=== Prompt ===
The reply should be an exact transcription of every record.
====== Information shown
<file path="config.mk">
export PLATFORM = sky130hd
export DESIGN_NAME = mem_arbiter
export DESIGN_NICKNAME = d
export VERILOG_FILES = /design/src/rtl/mem_arb_pkg.sv /design/src/rtl/mem_arb_rsp_slot.sv /design/src/rtl/mem_arbiter.sv
export SDC_FILE = /design/constraint.sdc
export NUM_CORES = 1
export LEC_CHECK = 0
export ABC_AREA = 1
export CORE_ASPECT_RATIO = 0.9
export CORE_MARGIN = 2
export CORE_UTILIZATION = 36
export CTS_BUF_LIST = sky130_fd_sc_hd__clkbuf_16
export DETAILED_ROUTE_END_ITERATION = 10
export GPL_TIMING_DRIVEN = 0
export PLACE_DENSITY = 0.84
export SLEW_MARGIN = 20
export SYNTH_ARGS = -nofsm -noshare
export SYNTH_HDL_FRONTEND = slang
export SYNTH_HIERARCHICAL = 1
export SYNTH_SLANG_ARGS = --single-unit
export TNS_END_PERCENT = 100
</file>
<file path="constraint.sdc">
create_clock -name clk -period 3.17 [get_ports clk]
set_input_delay 0.951 -clock clk [delete_from_list [all_inputs] [get_ports clk]]
set_output_delay 0.951 -clock clk [all_outputs]
set_load 0.02 [all_outputs]
</file>
<file path="src/rtl/mem_arb_pkg.sv">
// Shared types and constants for the two-port memory arbiter.
// Build option: define MEM_ARB_ROUND_ROBIN_EN for round-robin conflict
// resolution. By default the data port has fixed priority.
package mem_arb_pkg;

  // Identifies which requester owns the memory in a given cycle.
  typedef enum logic {
    REQ_I = 1'b0,
    REQ_D = 1'b1
  } req_e;

  // Records the most recent winner; used as the round-robin pointer.
  typedef enum logic {
    LAST_I = 1'b0,
    LAST_D = 1'b1
  } last_t;

  // Value returned on the data response channel to acknowledge a store.
  localparam int STORE_RSP_DATA = 0;

endpackage

</file>
<file path="src/rtl/mem_arb_rsp_slot.sv">
// One-entry response register: captures read data on a granted access,
// holds valid/data until the consumer accepts, and allows drain and
// refill in the same cycle.
module mem_arb_rsp_slot #(
  parameter int DWIDTH = 32
) (
  input  logic              clk,
  input  logic              rst,
  input  logic              load,
  input  logic [DWIDTH-1:0] load_data,
  input  logic              rsp_ready,
  output logic              rsp_valid,
  output logic [DWIDTH-1:0] rsp_data,
  output logic              free
);

  // The slot can accept a new access when empty or emptying this cycle.
  assign free = !rsp_valid || rsp_ready;

  // Hold the response until accepted; a new load overrides the drain.
  always_ff @(posedge clk) begin
    if (rst) begin
      rsp_valid <= 1'b0;
      rsp_data  <= '0;
    end else if (load) begin
      rsp_valid <= 1'b1;
      rsp_data  <= load_data;
    end else if (rsp_ready) begin
      rsp_valid <= 1'b0;
    end
  end

endmodule

</file>
<file path="src/rtl/mem_arbiter.sv">
// Two-port (fetch / load-store) arbiter in front of a single-ported
// memory with combinational read data. One access per cycle.
// Build option: MEM_ARB_ROUND_ROBIN_EN selects round-robin on conflict;
// otherwise the data port always wins a conflict.
//
// Handshake: a transfer happens on a rising edge where valid and ready
// are both high. Requesters hold valid and payload until ready; ready
// here depends combinationally on valid. Response valid/data stay
// stable until the consumer's ready is sampled high.
module mem_arbiter
  import mem_arb_pkg::*;
#(
  parameter int AWIDTH = 32,
  parameter int DWIDTH = 32,
  parameter int CNTW   = 16
) (
  input  logic              clk,
  input  logic              rst,
  input  logic              i_req_valid_i,
  output logic              i_req_ready_o,
  input  logic [AWIDTH-1:0] i_addr_i,
  output logic              i_rsp_valid_o,
  input  logic              i_rsp_ready_i,
  output logic [DWIDTH-1:0] i_rsp_data_o,
  input  logic              d_req_valid_i,
  output logic              d_req_ready_o,
  input  logic [AWIDTH-1:0] d_addr_i,
  input  logic [DWIDTH-1:0] d_wdata_i,
  input  logic              d_we_i,
  output logic              d_rsp_valid_o,
  input  logic              d_rsp_ready_i,
  output logic [DWIDTH-1:0] d_rsp_data_o,
  output logic [AWIDTH-1:0] mem_addr_o,
  output logic [DWIDTH-1:0] mem_data_o,
  output logic              mem_read_en_o,
  output logic              mem_write_en_o,
  input  logic [DWIDTH-1:0] mem_data_i,
  output logic [CNTW-1:0]   conflict_cnt_o,
  output last_t             last_winner_o
);

  logic  i_free, d_free;
  logic  i_elig, d_elig, conflict;
  logic  i_gnt, d_gnt;
  req_e  winner;
  last_t last_q;
  logic [DWIDTH-1:0] d_load_data;

  // Eligibility, winner selection and the memory-side command.
  always_comb begin
    i_elig   = !rst && i_req_valid_i && i_free;
    d_elig   = !rst && d_req_valid_i && d_free;
    conflict = i_elig && d_elig;
`ifdef MEM_ARB_ROUND_ROBIN_EN
    winner = (last_q == LAST_D) ? REQ_I : REQ_D;
`else
    winner = REQ_D;
`endif
    if (!conflict) begin
      winner = i_elig ? REQ_I : REQ_D;
    end
    i_gnt          = i_elig && (winner == REQ_I);
    d_gnt          = d_elig && (winner == REQ_D);
    mem_addr_o     = '0;
    mem_data_o     = '0;
    mem_read_en_o  = 1'b0;
    mem_write_en_o = 1'b0;
    if (i_gnt) begin
      mem_addr_o    = i_addr_i;
      mem_read_en_o = 1'b1;
    end else if (d_gnt) begin
      mem_addr_o     = d_addr_i;
      mem_data_o     = d_wdata_i;
      mem_read_en_o  = !d_we_i;
      mem_write_en_o = d_we_i;
    end
  end

  assign i_req_ready_o  = i_gnt;
  assign d_req_ready_o  = d_gnt;
  assign d_load_data    = d_we_i ? DWIDTH'(STORE_RSP_DATA) : mem_data_i;
  assign last_winner_o  = last_q;

  // Last-winner state: only moves on a granted cycle.
  always_ff @(posedge clk) begin
    if (rst) begin
      last_q <= LAST_D;
    end else if (i_gnt) begin
      last_q <= LAST_I;
    end else if (d_gnt) begin
      last_q <= LAST_D;
    end
  end

  // Saturating count of cycles in which both ports were eligible.
  always_ff @(posedge clk) begin
    if (rst) begin
      conflict_cnt_o <= '0;
    end else if (conflict && (conflict_cnt_o != {CNTW{1'b1}})) begin
      conflict_cnt_o <= conflict_cnt_o + 1'b1;
    end
  end

  mem_arb_rsp_slot #(.DWIDTH(DWIDTH)) u_i_slot (
    .clk       (clk),
    .rst       (rst),
    .load      (i_gnt),
    .load_data (mem_data_i),
    .rsp_ready (i_rsp_ready_i),
    .rsp_valid (i_rsp_valid_o),
    .rsp_data  (i_rsp_data_o),
    .free      (i_free)
  );

  mem_arb_rsp_slot #(.DWIDTH(DWIDTH)) u_d_slot (
    .clk       (clk),
    .rst       (rst),
    .load      (d_gnt),
    .load_data (d_load_data),
    .rsp_ready (d_rsp_ready_i),
    .rsp_valid (d_rsp_valid_o),
    .rsp_data  (d_rsp_data_o),
    .free      (d_free)
  );

endmodule

</file>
============
=== Answer ===
<file path="config.mk">
export PLATFORM = sky130hd
export DESIGN_NAME = mem_arbiter
export DESIGN_NICKNAME = d
export VERILOG_FILES = /design/src/rtl/mem_arb_pkg.sv /design/src/rtl/mem_arb_rsp_slot.sv /design/src/rtl/mem_arbiter.sv
export SDC_FILE = /design/constraint.sdc
export NUM_CORES = 1
export LEC_CHECK = 0
export ABC_AREA = 1
export CORE_ASPECT_RATIO = 0.9
export CORE_MARGIN = 2
export CORE_UTILIZATION = 36
export CTS_BUF_LIST = sky130_fd_sc_hd__clkbuf_16
export DETAILED_ROUTE_END_ITERATION = 10
export GPL_TIMING_DRIVEN = 0
export PLACE_DENSITY = 0.84
export SLEW_MARGIN = 20
export SYNTH_ARGS = -nofsm -noshare
export SYNTH_HDL_FRONTEND = slang
export SYNTH_HIERARCHICAL = 1
export SYNTH_SLANG_ARGS = --single-unit
export TNS_END_PERCENT = 100
</file>
<file path="constraint.sdc">
create_clock -name clk -period 3.17 [get_ports clk]
set_input_delay 0.951 -clock clk [delete_from_list [all_inputs] [get_ports clk]]
set_output_delay 0.951 -clock clk [all_outputs]
set_load 0.02 [all_outputs]
</file>
<file path="src/rtl/mem_arb_pkg.sv">
// Shared types and constants for the two-port memory arbiter.
// Build option: define MEM_ARB_ROUND_ROBIN_EN for round-robin conflict
// resolution. By default the data port has fixed priority.
package mem_arb_pkg;

  // Identifies which requester owns the memory in a given cycle.
  typedef enum logic {
    REQ_I = 1'b0,
    REQ_D = 1'b1
  } req_e;

  // Records the most recent winner; used as the round-robin pointer.
  typedef enum logic {
    LAST_I = 1'b0,
    LAST_D = 1'b1
  } last_t;

  // Value returned on the data response channel to acknowledge a store.
  localparam int STORE_RSP_DATA = 0;

endpackage

</file>
<file path="src/rtl/mem_arb_rsp_slot.sv">
// One-entry response register: captures read data on a granted access,
// holds valid/data until the consumer accepts, and allows drain and
// refill in the same cycle.
module mem_arb_rsp_slot #(
  parameter int DWIDTH = 32
) (
  input  logic              clk,
  input  logic              rst,
  input  logic              load,
  input  logic [DWIDTH-1:0] load_data,
  input  logic              rsp_ready,
  output logic              rsp_valid,
  output logic [DWIDTH-1:0] rsp_data,
  output logic              free
);

  // The slot can accept a new access when empty or emptying this cycle.
  assign free = !rsp_valid || rsp_ready;

  // Hold the response until accepted; a new load overrides the drain.
  always_ff @(posedge clk) begin
    if (rst) begin
      rsp_valid <= 1'b0;
      rsp_data  <= '0;
    end else if (load) begin
      rsp_valid <= 1'b1;
      rsp_data  <= load_data;
    end else if (rsp_ready) begin
      rsp_valid <= 1'b0;
    end
  end

endmodule

</file>
<file path="src/rtl/mem_arbiter.sv">
// Two-port (fetch / load-store) arbiter in front of a single-ported
// memory with combinational read data. One access per cycle.
// Build option: MEM_ARB_ROUND_ROBIN_EN selects round-robin on conflict;
// otherwise the data port always wins a conflict.
//
// Handshake: a transfer happens on a rising edge where valid and ready
// are both high. Requesters hold valid and payload until ready; ready
// here depends combinationally on valid. Response valid/data stay
// stable until the consumer's ready is sampled high.
module mem_arbiter
  import mem_arb_pkg::*;
#(
  parameter int AWIDTH = 32,
  parameter int DWIDTH = 32,
  parameter int CNTW   = 16
) (
  input  logic              clk,
  input  logic              rst,
  input  logic              i_req_valid_i,
  output logic              i_req_ready_o,
  input  logic [AWIDTH-1:0] i_addr_i,
  output logic              i_rsp_valid_o,
  input  logic              i_rsp_ready_i,
  output logic [DWIDTH-1:0] i_rsp_data_o,
  input  logic              d_req_valid_i,
  output logic              d_req_ready_o,
  input  logic [AWIDTH-1:0] d_addr_i,
  input  logic [DWIDTH-1:0] d_wdata_i,
  input  logic              d_we_i,
  output logic              d_rsp_valid_o,
  input  logic              d_rsp_ready_i,
  output logic [DWIDTH-1:0] d_rsp_data_o,
  output logic [AWIDTH-1:0] mem_addr_o,
  output logic [DWIDTH-1:0] mem_data_o,
  output logic              mem_read_en_o,
  output logic              mem_write_en_o,
  input  logic [DWIDTH-1:0] mem_data_i,
  output logic [CNTW-1:0]   conflict_cnt_o,
  output last_t             last_winner_o
);

  logic  i_free, d_free;
  logic  i_elig, d_elig, conflict;
  logic  i_gnt, d_gnt;
  req_e  winner;
  last_t last_q;
  logic [DWIDTH-1:0] d_load_data;

  // Eligibility, winner selection and the memory-side command.
  always_comb begin
    i_elig   = !rst && i_req_valid_i && i_free;
    d_elig   = !rst && d_req_valid_i && d_free;
    conflict = i_elig && d_elig;
`ifdef MEM_ARB_ROUND_ROBIN_EN
    winner = (last_q == LAST_D) ? REQ_I : REQ_D;
`else
    winner = REQ_D;
`endif
    if (!conflict) begin
      winner = i_elig ? REQ_I : REQ_D;
    end
    i_gnt          = i_elig && (winner == REQ_I);
    d_gnt          = d_elig && (winner == REQ_D);
    mem_addr_o     = '0;
    mem_data_o     = '0;
    mem_read_en_o  = 1'b0;
    mem_write_en_o = 1'b0;
    if (i_gnt) begin
      mem_addr_o    = i_addr_i;
      mem_read_en_o = 1'b1;
    end else if (d_gnt) begin
      mem_addr_o     = d_addr_i;
      mem_data_o     = d_wdata_i;
      mem_read_en_o  = !d_we_i;
      mem_write_en_o = d_we_i;
    end
  end

  assign i_req_ready_o  = i_gnt;
  assign d_req_ready_o  = d_gnt;
  assign d_load_data    = d_we_i ? DWIDTH'(STORE_RSP_DATA) : mem_data_i;
  assign last_winner_o  = last_q;

  // Last-winner state: only moves on a granted cycle.
  always_ff @(posedge clk) begin
    if (rst) begin
      last_q <= LAST_D;
    end else if (i_gnt) begin
      last_q <= LAST_I;
    end else if (d_gnt) begin
      last_q <= LAST_D;
    end
  end

  // Saturating count of cycles in which both ports were eligible.
  always_ff @(posedge clk) begin
    if (rst) begin
      conflict_cnt_o <= '0;
    end else if (conflict && (conflict_cnt_o != {CNTW{1'b1}})) begin
      conflict_cnt_o <= conflict_cnt_o + 1'b1;
    end
  end

  mem_arb_rsp_slot #(.DWIDTH(DWIDTH)) u_i_slot (
    .clk       (clk),
    .rst       (rst),
    .load      (i_gnt),
    .load_data (mem_data_i),
    .rsp_ready (i_rsp_ready_i),
    .rsp_valid (i_rsp_valid_o),
    .rsp_data  (i_rsp_data_o),
    .free      (i_free)
  );

  mem_arb_rsp_slot #(.DWIDTH(DWIDTH)) u_d_slot (
    .clk       (clk),
    .rst       (rst),
    .load      (d_gnt),
    .load_data (d_load_data),
    .rsp_ready (d_rsp_ready_i),
    .rsp_valid (d_rsp_valid_o),
    .rsp_data  (d_rsp_data_o),
    .free      (d_free)
  );

endmodule

</file>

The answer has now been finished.